Valerie is left with the tinge of insult hurled for insult. That Valerie dares to strike out in ‘her own’ movement, in ‘her own’ way, obviously shook the stupid girl, causing her to think and to question. Brittany’s insult being that oft-repeated catch-phrase, which sticks in Valerie’s mind as a needle caught on a record’s thread, over and over Brittany’s whole blank physiognomy and that stupid question repeats over and over. What the fuck were you trying to say Brittany!? THE meaning of life? THE meaning of LIFE? THE MEANING OF LIFE? Haven’t you masses picked anything up yet? That there is more than one meaning to life? that life depends on you to bring it meaning, which can be more varied than Nature herself? that life is more important than the meaning and maybe the less meaning the better for then there is more living? Why THE meaning Brittany? But all I get is another one of Brittany’s vacuous stares. And where did you pick up that terrible catch-phrase anyway? On some reality TV show when some character decided to go off and go it alone? Is ‘the meaning of life’ the fuel of revolutionaries? Is it the serene look in old men’s eyes? Is ‘the meaning of life’ the belief behind those who follow their own rules in their own ways, Brittany? Yes, Brittany, yes yes yes, you’ve got it all right! That’s what all us thinking people do! We sit ourselves down with our books and pick axes and begin the hard labor of our search; looking for ‘the meaning of life’ like war mongers look for war and gold diggers dig for gold. What the fuck do you mean Brittany? THE MEANING OF LIFE?
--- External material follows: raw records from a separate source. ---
**config.mk**
```make
export PLATFORM = sky130hd
export DESIGN_NAME = pirdsp_simd_accum_flat
export DESIGN_NICKNAME = d
export VERILOG_FILES = /design/src/rtl/pirdsp_simd_accum_if.sv /design/src/rtl/pirdsp_simd_accum.sv /design/src/flat_wrapper.sv
export SDC_FILE = /design/constraint.sdc
export NUM_CORES = 1
export LEC_CHECK = 0
export BUFFER_PORTS_ARGS = -buffer_cell sky130_fd_sc_hd__buf_2
export CAP_MARGIN = 20
export CORE_MARGIN = 2
export CORE_UTILIZATION = 45
export CTS_CLUSTER_DIAMETER = 50
export CTS_CLUSTER_SIZE = 8
export DETAILED_ROUTE_END_ITERATION = 6
export GPL_ROUTABILITY_DRIVEN = 0
export PLACE_DENSITY_LB_ADDON = 0.08
export SLEW_MARGIN = 5
export SYNTH_ARGS = -nofsm -noshare
export SYNTH_HDL_FRONTEND = slang
export SYNTH_SLANG_ARGS = --single-unit
```
**constraint.sdc**
```tcl
create_clock -name clk -period 6.05 [get_ports clk]
set_clock_uncertainty 0.15 [all_clocks]
set_input_delay 1.815 -clock clk [delete_from_list [all_inputs] [get_ports clk]]
set_output_delay 1.815 -clock clk [all_outputs]
set_load 0.02 [all_outputs]
```
**src/rtl/pirdsp_simd_accum_if.sv**
```systemverilog
// Handshake and data bus between the SIMD multiplier array and the accumulate/reduce stage.
// The slave modport is the accumulator side; the master modport drives jobs and beats.
interface pirdsp_simd_accum_if #(
  parameter int PW    = 18,
  parameter int AW    = 24,
  parameter int LEN_W = 8
);
  logic              start;
  logic [LEN_W-1:0]  len;
  logic              in_valid;
  logic              in_ready;
  logic [6*PW-1:0]   prod;
  logic              out_valid;
  logic              out_ready;
  logic [6*AW-1:0]   acc;
  logic [AW+2:0]     sum;
  logic [5:0]        ovf;
  logic              busy;

  modport slave (
    input  start, len, in_valid, prod, out_ready,
    output in_ready, out_valid, acc, sum, ovf, busy
  );

  modport master (
    output start, len, in_valid, prod, out_ready,
    input  in_ready, out_valid, acc, sum, ovf, busy
  );
endinterface

```
**src/rtl/pirdsp_simd_accum.sv**
```systemverilog
// Six-lane SIMD accumulate-and-reduce back end for the 9-bit multiplier array.
// Each lane wraps independently with a sticky overflow flag; a registered tree sums the lanes.
module pirdsp_simd_accum #(
  parameter int PW    = 18,
  parameter int AW    = 24,
  parameter int LEN_W = 8
) (
  input  logic                   clk,
  input  logic                   rst_n,
  pirdsp_simd_accum_if.slave     bus
);

  // state    | meaning
  // S_IDLE   | waiting for start with nonzero len; results held
  // S_ACCUM  | accepting product beats until cnt runs out
  // S_REDUCE | adder tree result registered into sum
  // S_OUT    | results presented until out_ready
  typedef enum logic [1:0] {S_IDLE, S_ACCUM, S_REDUCE, S_OUT} state_t;

  state_t                 state_q;
  logic [LEN_W-1:0]       cnt_q;
  logic signed [AW-1:0]   acc_q [6];
  logic signed [AW+2:0]   sum_q;
  logic [5:0]             ovf_q;
  logic                   in_ready_q;
  logic                   out_valid_q;
  logic                   busy_q;

  logic signed [AW-1:0]   ext_d [6];
  logic signed [AW-1:0]   add_d [6];
  logic [5:0]             lane_ovf_d;
  logic signed [AW+2:0]   lane_x [6];
  logic signed [AW+2:0]   pair_d [3];
  logic signed [AW+2:0]   sum_d;
  logic                   beat;

  assign beat = bus.in_valid & in_ready_q;

  always_comb begin
    for (int i = 0; i < 6; i++) begin
      ext_d[i]      = {{(AW-PW){bus.prod[PW*i+PW-1]}}, bus.prod[PW*i +: PW]};
      add_d[i]      = acc_q[i] + ext_d[i];
      lane_ovf_d[i] = (acc_q[i][AW-1] == ext_d[i][AW-1]) &&
                      (add_d[i][AW-1] != acc_q[i][AW-1]);
      lane_x[i]     = {{3{acc_q[i][AW-1]}}, acc_q[i]};
    end
    // Three extra bits cover six signed addends exactly, so the tree never overflows.
    pair_d[0] = lane_x[0] + lane_x[1];
    pair_d[1] = lane_x[2] + lane_x[3];
    pair_d[2] = lane_x[4] + lane_x[5];
    sum_d     = pair_d[0] + pair_d[1] + pair_d[2];
  end

  always_ff @(posedge clk or negedge rst_n) begin
    if (!rst_n) begin
      state_q     <= S_IDLE;
      cnt_q       <= '0;
      sum_q       <= '0;
      ovf_q       <= '0;
      in_ready_q  <= 1'b0;
      out_valid_q <= 1'b0;
      busy_q      <= 1'b0;
      for (int i = 0; i < 6; i++) acc_q[i] <= '0;
    end else begin
      case (state_q)
        S_IDLE: begin
          if (bus.start && (bus.len != '0)) begin
            for (int i = 0; i < 6; i++) acc_q[i] <= '0;
            ovf_q      <= '0;
            cnt_q      <= bus.len;
            in_ready_q <= 1'b1;
            busy_q     <= 1'b1;
            state_q    <= S_ACCUM;
          end
        end
        S_ACCUM: begin
          if (beat) begin
            for (int i = 0; i < 6; i++) acc_q[i] <= add_d[i];
            ovf_q <= ovf_q | lane_ovf_d;
            cnt_q <= cnt_q - LEN_W'(1);
            if (cnt_q == LEN_W'(1)) begin
              in_ready_q <= 1'b0;
              state_q    <= S_REDUCE;
            end
          end
        end
        S_REDUCE: begin
          sum_q       <= sum_d;
          out_valid_q <= 1'b1;
          state_q     <= S_OUT;
        end
        S_OUT: begin
          if (bus.out_ready) begin
            out_valid_q <= 1'b0;
            busy_q      <= 1'b0;
            state_q     <= S_IDLE;
          end
        end
        default: state_q <= S_IDLE;
      endcase
    end
  end

  for (genvar g = 0; g < 6; g++) begin : g_lane_out
    assign bus.acc[AW*g +: AW] = acc_q[g];
  end

  assign bus.in_ready  = in_ready_q;
  assign bus.out_valid = out_valid_q;
  assign bus.sum       = sum_q;
  assign bus.ovf       = ovf_q;
  assign bus.busy      = busy_q;

endmodule

```
**src/flat_wrapper.sv**
```systemverilog
// flat-port wrapper written by rule: the top's interface ports become plain ports
module pirdsp_simd_accum_flat 
#(
  parameter int PW    = 18,
  parameter int AW    = 24,
  parameter int LEN_W = 8
)
  (clk, rst_n, bus_start, bus_len, bus_in_valid, bus_prod, bus_out_ready, bus_in_ready, bus_out_valid, bus_acc, bus_sum, bus_ovf, bus_busy);
  pirdsp_simd_accum_if #(.PW(PW), .AW(AW), .LEN_W(LEN_W)) bus_i ();
  input  logic clk;
  input  logic rst_n;
  input wire logic [$bits(bus_i.start)-1:0] bus_start;
  input wire logic [$bits(bus_i.len)-1:0] bus_len;
  input wire logic [$bits(bus_i.in_valid)-1:0] bus_in_valid;
  input wire logic [$bits(bus_i.prod)-1:0] bus_prod;
  input wire logic [$bits(bus_i.out_ready)-1:0] bus_out_ready;
  output wire logic [$bits(bus_i.in_ready)-1:0] bus_in_ready;
  output wire logic [$bits(bus_i.out_valid)-1:0] bus_out_valid;
  output wire logic [$bits(bus_i.acc)-1:0] bus_acc;
  output wire logic [$bits(bus_i.sum)-1:0] bus_sum;
  output wire logic [$bits(bus_i.ovf)-1:0] bus_ovf;
  output wire logic [$bits(bus_i.busy)-1:0] bus_busy;
  assign bus_i.start = bus_start;
  assign bus_i.len = bus_len;
  assign bus_i.in_valid = bus_in_valid;
  assign bus_i.prod = bus_prod;
  assign bus_i.out_ready = bus_out_ready;
  assign bus_in_ready = bus_i.in_ready;
  assign bus_out_valid = bus_i.out_valid;
  assign bus_acc = bus_i.acc;
  assign bus_sum = bus_i.sum;
  assign bus_ovf = bus_i.ovf;
  assign bus_busy = bus_i.busy;
  pirdsp_simd_accum #(.PW(PW), .AW(AW), .LEN_W(LEN_W)) u_core (.clk(clk), .rst_n(rst_n), .bus(bus_i));
endmodule
```
==> metrics.yaml, run 1 <==
status:
  status: "finished clean"
power:
  power.leakage_nw: 11.38
  powerDensity_nw_per_um2: 480.2
  peakVddDrop_v: 0.0002394
placement:
  placed_cell_area_um2: 20780
  dp_hpwl_um: 46310
  placed_cells: 2993
  port-buffer-count: 300
route:
  drc: 0
  wl_per_cell_um: 19.46
  vias_per_cell: 5.756
  num_vias: 17410
  postRouteAntennaNets: 0
  drt_pass1_iterations: 5
  dr.first_iter.drc_count: 966
  drt-total-wl_um: 58860
clock_tree:
  post_cts_buffers: 0
  cts_tree: "yes"
  cts_buffers: 17
  clock-root-buffer: "clkbuf_16"
  htree_num_levels: 4
  post_cts_resized: 0
  cts_buffer_depth: 2
  clk_latency_ns: 0.47
  clk_pin_slew_ns: 0.07
  clock-sinks: 190
  ctsHoldBuffers: 0
timing:
  worst_pin_slew_ns: 1.032
  finalCriticalPeriod_ns: 5.549
  finalSetupViolCount: 0
  finalMaxSlewViolations: 0
  rsz0062_at_grt: "false"
  timing.fmax_mhz: 180.2
  max-slew-margin-rel: 0.3118
  fin_crit_sh: 0.9172
  final.setup.tns_ns: 0
  hold_violations: 0
global_route:
  antenna_found_initial: 3
  grt_first_pass_wirelength_um: 93180
  grt-ovfl-total: 0
  grt_usage: 0.2709
  grt_pass1_vias: 16840
  grt_max_degree: 110
yosys:
  async_flop_share: 1.000
  yosys.area_share.adder: 0.1990
  synth_compound_area_frac: 0.2642
  yosysTopAreaCell: "dfrtp_1"
  synth_mux_area_frac: 0.01501
  seq_area_frac_synth: 0.2547
  syn_area_um2: 18670
  ys_seq_elements: 190
  syn_area_per_cell_um2: 8.459
  synth_xor_area_frac: 0.08867
  ys_warn_count: 0
  synth_flop_cell: "dfrtp_1"
  syn_inst: 2207
  synth-simple-area-share: 0.1418
  ys_types: 73
  netlist.area_leader.share: 0.2547
  synth_edf_count: 0
  synth_top_family_by_area: "compound AO/OA/AOI/OAI gates"
  synth.area.top_cells: "dfrtp_1 (25%), ha_1 (16%), a21o_1 (5.1%)"
  synthesis.nets: 2604
worst_setup_path:
  crit_required_ns: 6.27
  worst_path_largest_cell_delay_ns: 0.52
  crit_cells: 23
  r2r_slack_ns: 0.50
  cpMostUsedCell: "o21ai_1"
  crit_path_end_kind: "flip-flop"
  startpoint_type: "flip-flop"
  reg2reg_depth: 23
  crit_family: "compound AO/OA/AOI/OAI gates"
  r2r-start: "u_core.bus.acc[120]$_DFFE_PN0P_"
  crit_slowest_cell: "or4_1"
  path_buf_inv: 2
  crit_start: "u_core.bus.acc[120]$_DFFE_PN0P_"
  crit_chain: "ha_1, inv_1, fa_1, nor2b_1, o21ai_1, a21boi_0, o21ai_1, nand2b_1, a21o_1, a21oi_1, xor2_1, fa_1, inv_1, ha_1, or4_1, o21ai_1, a211oi_1, o31ai_4, a211oi_1, o31ai_1, a21boi_1, or4_1, o311ai_1"
  cp_max_fo: 5
  r2r-end: "u_core.bus.sum[21]$_DFFE_PN0P_"
  arrival_ns: 5.77
  critPathKind: "reg2reg"
  crit_path_end: "u_core.bus.sum[21]$_DFFE_PN0P_"
finish:
  final_cells: 3024
  multi_input_area_um2: 13260
  seqCellArea_um2: 4755
  antenna_cells: 0
  fillCellCount: 3936
  final_cell_mix: "buf_2 (299), nand2_1 (247), ha_1 (241)"
  final_net_count: 2877
  synthToLayoutAreaGrowth_pct: 14.56
  layout_commonest_cell: "buf_2"
  fin_area_um2: 21390
  final_layout_size_suffix_gt1_frac: 0.1545
die:
  start_util: 0.4562
  die_h_um: 207.7
  row_count: 74
  dieArea_um2: 43130
  ios: 301
  coreArea_um2: 40920
  dieWidth_um: 207.7
worst_hold_path:
  worstHoldStart: "u_core.bus.ovf[3]$_DFFE_PN0P_"
  hold_class: "reg2reg"
  min_path_cells: 2
flow_run:
  maxCapViolCount: 0
--- config.mk ---
export PLATFORM = sky130hd
export DESIGN_NAME = modport_fifo
export DESIGN_NICKNAME = d
export VERILOG_FILES = /design/src/rtl/modport_fifo_pkg.sv /design/src/rtl/modport_fifo_mem.sv /design/src/rtl/modport_fifo.sv
export SDC_FILE = /design/constraint.sdc
export NUM_CORES = 2
export LEC_CHECK = 0
export ABC_AREA = 1
export CAP_MARGIN = 5
export CORE_UTILIZATION = 50
export DETAILED_ROUTE_END_ITERATION = 6
export PLACE_DENSITY = 0.77
export SLEW_MARGIN = 20
export SYNTH_ARGS = -nofsm -noshare
export SYNTH_HDL_FRONTEND = slang
export SYNTH_SLANG_ARGS = --single-unit
--- constraint.sdc ---
create_clock -name clk -period 10.8 [get_ports clk]
set_input_delay 2.7 -clock clk [delete_from_list [all_inputs] [get_ports clk]]
set_output_delay 2.7 -clock clk [all_outputs]
set_load 0.1 [all_outputs]
File: src/rtl/sisc_pkg.sv
// sisc_pkg: SISC opcode constants, IR field positions and fetch FSM state encodings.
package sisc_pkg;
  typedef enum logic [3:0] {
    NOOP = 4'h0,
    LOD  = 4'h1,
    STR  = 4'h2,
    ADD  = 4'h3,
    CMP  = 4'h4,
    SHF  = 4'h5,
    ROT  = 4'h6,
    XOR  = 4'h7,
    BRA  = 4'h8,
    BRR  = 4'h9,
    HLT  = 4'hF
  } opcode_e;
  localparam int OP_MSB  = 31;
  localparam int OP_LSB  = 28;
  localparam int MM_MSB  = 27;
  localparam int MM_LSB  = 24;
  localparam int IMM_MSB = 15;
  localparam int IMM_LSB = 0;
  typedef enum logic [1:0] {
    F_IDLE = 2'd0,
    F_REQ  = 2'd1,
    F_FULL = 2'd2
  } fetch_state_e;
endpackage

File: src/rtl/sisc_pc_gen.sv
// sisc_pc_gen: program counter register with relative/absolute branch target computation.
module sisc_pc_gen #(
  parameter int AW = 16
) (
  input  logic          clk,
  input  logic          rst,
  input  logic          pc_rst_i,
  input  logic          pc_write_i,
  input  logic          pc_sel_i,
  input  logic          br_sel_i,
  input  logic [15:0]   imm_i,
  output logic [AW-1:0] pc_o
);
  logic [AW-1:0] pc_q, pc_d, pc_inc, br_addr;
  always_comb begin
    pc_inc  = pc_q + AW'(1);
    br_addr = br_sel_i ? AW'(imm_i) : pc_inc + AW'(imm_i);
    pc_d    = pc_rst_i ? '0 : pc_write_i ? (pc_sel_i ? br_addr : pc_inc) : pc_q;
  end
  always_ff @(posedge clk) pc_q <= rst ? '0 : pc_d;
  assign pc_o = pc_q;
endmodule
Yes yes yes, that’s exactly what I’m doing Brittany! I’m looking for THE meaning to life. And do you know what I’m going to do with it once I find it Brittany? I’m going to use my giant’s forearm to hurl it across the Atlantic, setting the target to dear St. Louis and dear pretty Brittany, yourself. The meaning is going to fall like the sky would fall and it’s going to fall on your sorority house and all your sweet sorority sisters and smash up that useless brain of yours into two neat pieces. To the right will fall the pointless identity you’ve been insisting is your own and to left will fall your meaning, Brittany. The wrinkled pebble that fell off to the left will be picked up by an east blowing breeze and it’s going to come dancing across the Atlantic to wherever I have found myself to be. Do you know what I’m going to do with your meaning Brittany? I’m going to plant it and I’m going to water it and I’m going to watch it grow. And in this way I will prove to you that there is no such thing as a meaning, for life is wide and far between and what will sprout from that wrinkled rock will bear more fruit and more seeds. The meaning of life does not exist Brittany; there is only LIFE.